Years ago, in the immediate wake of the banking crisis, I wrote a column on the notion that top London law firms, having pursued consolidation and growth for the preceding quarter century, had fallen out of love with being big. The argument was that they were increasingly focused on segmentation – meaning tighter focus on their core markets – than consolidation. I have made duffer calls over the years, but in retrospect only one of those points, on losing faith with growth, was substantively borne out. The second observation about a more clearly-segmented legal industry emerging has largely not come to pass. Major London firms have consistently eschewed growth strategies with generally poor results. But no matter the structural pressures building on the legal industry, they have yet to get used to the idea of being more rigorously focused on core markets. Incremental chipping – ditching a bit of structured finance here, a little employment disputes there – is about as good as it got.

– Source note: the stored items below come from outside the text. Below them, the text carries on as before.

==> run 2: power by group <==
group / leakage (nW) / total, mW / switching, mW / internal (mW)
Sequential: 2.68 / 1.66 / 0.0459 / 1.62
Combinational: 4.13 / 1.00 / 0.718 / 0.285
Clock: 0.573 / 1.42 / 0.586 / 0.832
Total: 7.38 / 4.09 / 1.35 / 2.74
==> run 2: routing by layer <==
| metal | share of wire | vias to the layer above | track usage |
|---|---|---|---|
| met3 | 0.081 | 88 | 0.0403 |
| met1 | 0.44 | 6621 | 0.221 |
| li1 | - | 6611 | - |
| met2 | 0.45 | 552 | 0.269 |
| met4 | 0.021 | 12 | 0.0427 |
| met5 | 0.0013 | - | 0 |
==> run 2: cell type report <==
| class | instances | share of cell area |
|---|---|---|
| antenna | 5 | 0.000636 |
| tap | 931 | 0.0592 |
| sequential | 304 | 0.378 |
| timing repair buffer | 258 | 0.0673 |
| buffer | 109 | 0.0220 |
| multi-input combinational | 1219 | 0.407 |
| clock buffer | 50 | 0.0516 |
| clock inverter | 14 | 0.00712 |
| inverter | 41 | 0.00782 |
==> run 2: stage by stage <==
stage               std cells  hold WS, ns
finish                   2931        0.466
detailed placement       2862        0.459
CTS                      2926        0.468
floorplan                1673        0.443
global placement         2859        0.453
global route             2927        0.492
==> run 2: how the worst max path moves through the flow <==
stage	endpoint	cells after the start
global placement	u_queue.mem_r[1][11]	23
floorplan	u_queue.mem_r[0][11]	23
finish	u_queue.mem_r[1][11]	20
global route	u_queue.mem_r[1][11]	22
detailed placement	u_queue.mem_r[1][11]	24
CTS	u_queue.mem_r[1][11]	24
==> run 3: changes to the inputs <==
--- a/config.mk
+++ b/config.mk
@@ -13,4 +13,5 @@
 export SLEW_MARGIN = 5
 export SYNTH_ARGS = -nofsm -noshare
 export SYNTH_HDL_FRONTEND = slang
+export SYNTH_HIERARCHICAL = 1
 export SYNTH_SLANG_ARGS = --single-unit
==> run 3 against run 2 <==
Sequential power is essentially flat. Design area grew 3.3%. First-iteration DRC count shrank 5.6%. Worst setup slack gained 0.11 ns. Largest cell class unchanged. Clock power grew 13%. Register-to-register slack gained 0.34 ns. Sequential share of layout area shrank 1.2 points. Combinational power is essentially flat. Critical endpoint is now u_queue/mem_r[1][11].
[config.mk]
export PLATFORM = sky130hd
export DESIGN_NAME = ghc_front
export DESIGN_NICKNAME = d
export VERILOG_FILES = /design/src/rtl/core/ghc_pkg.sv /design/src/rtl/core/ghc_front.sv
export SDC_FILE = /design/constraint.sdc
export NUM_CORES = 1
export LEC_CHECK = 0
export BUFFER_PORTS_ARGS = -buffer_cell sky130_fd_sc_hd__clkbuf_2
export CORE_MARGIN = 4
export CORE_UTILIZATION = 42
export DETAILED_ROUTE_END_ITERATION = 8
export GPL_TIMING_DRIVEN = 0
export PLACE_DENSITY = 0.78
export SLEW_MARGIN = 20
export SYNTH_ARGS = -nofsm -noshare
export SYNTH_HDL_FRONTEND = slang
export SYNTH_SLANG_ARGS = --single-unit
[constraint.sdc]
create_clock -name clk_i -period 2.3 [get_ports clk_i]
set_clock_uncertainty 0.05 [all_clocks]
set_input_delay 0.115 -clock clk_i [delete_from_list [all_inputs] [get_ports clk_i]]
set_output_delay 0.115 -clock clk_i [all_outputs]
set_load 0.005 [all_outputs]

Yet there is an increasingly salient argument to be made that major law firms have two broad approaches that look sustainable if they wish to be major forces in high-end law. The first is to operate closer to the classic partner-driven model – a simplified regime based on low leverage, partner-heavy service, and being focused in a relatively small number of markets and geographies. This is a stance successfully applied by many of the more potent US-bred law firms expanding in Europe.
The second approach is closer to a professional services business underpinned by law. This path implies a far broader practice, higher fee-earner/partner leverage, more geographic coverage, and far greater willingness to build new models that provide legal services with non-lawyer professionals and technologies.
While you can just about imagine a major UK-bred law firm splitting the difference by maintaining two complementary divisions operating very different models in the same group, it is hard to see the generalised approach as it stands prospering. Yet it is striking the extent to which major UK firms are attempting to remain most things to most clients, especially since the clearest post-Lehman success stories in the UK profession have been lean City mid-tiers.
While there has been talk for years of the possibility of top London firms getting smaller, there has been a failure to grasp that such a stance can only be credibly achieved through a sharp, decisive restructuring. Law firms cannot be trimmed incrementally over a decade or more without robbing the institution of momentum and morale. While an institution can reboot and then pursue strategic growth from its smaller form, ultimately, healthy businesses need to advance unless they fill extremely well-defined niches, such as a Slaughter and May or Bristows.
What this ultimately comes down to are choices: the ones you make and the ones you avoid. There are far worse maxims in business than strategy being largely about what you say no to. At some point, major London firms should be making far more definitive decisions on where they want to place their bets and which areas are not taking their businesses forward. Would anyone seriously argue the contrary?